L’Ordine Naturale dei Sogni – Cemetery Junction (Ricky Gervais, Stephen Merchant 2010), Flipped (Rob Reiner 2010)

cemetery juncionDue cose piccole ma buone.
 
Cemetery Junction è la seconda regia cinematografica di Ricky Gervais, seguendo The Invention of Lying. Nell’Inghilterra del 1970 divisa fra austerità e tensioni giovanili alla trasformazione, tre amici (il ribelle, il protagonista sveglio ma ancora sedotto dalla sicurezza della normalità, il grassoccio istanza comica) si muovono fra la voglia di abbandonare il lavoro in fabbrica e le ambiguità morali della vendita di assicurazioni sulla vita, l’esigenza di fuggire dalla piccola città e il rapporto con la famiglia e le donne. Con una direzione pulita del racconto e dei personaggi, Gervais riserva per sé (padre del protagonista) alcune battute più grottesche, lasciando spazio, per il resto, a una piccola storia già raccontata molte volte ma comunque gradevole, scegliendo nella seconda parte di limitare fortemente le possibilità drammatiche e affidandosi all’happy ending multiplo. 
 

flipped

Il salto all’indietro di Reiner è ancora più vigoroso, portandoci in quegli anni ’50 che il regista di Stand by Me sa raccontare come una favola.

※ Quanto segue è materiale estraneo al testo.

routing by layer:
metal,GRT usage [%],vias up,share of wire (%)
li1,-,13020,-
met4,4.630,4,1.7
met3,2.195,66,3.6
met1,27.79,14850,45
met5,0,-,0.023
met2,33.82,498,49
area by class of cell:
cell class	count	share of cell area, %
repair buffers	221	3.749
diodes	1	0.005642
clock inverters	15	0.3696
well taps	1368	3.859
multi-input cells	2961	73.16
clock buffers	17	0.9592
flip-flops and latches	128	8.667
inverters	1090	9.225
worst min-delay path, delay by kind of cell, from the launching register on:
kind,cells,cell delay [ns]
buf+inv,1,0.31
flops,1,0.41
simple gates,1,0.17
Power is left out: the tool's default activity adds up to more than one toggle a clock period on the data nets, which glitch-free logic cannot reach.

La storia romantica fra i due bambini e poi ragazzini Bryce e Juli è raccontata alternativamente attraverso gli occhi dell’uno e dell’altra. Qui lo scontro fra tendenze conservatrici e progressiste è incarnato attraverso i comportamenti e i problemi delle rispettive famiglie. L’agrodolce Flipped racconta con un tono lieve ma non lezioso, unendo diverse generazioni attraverso i loro sogni, i ricordi e le avventure quotidiane.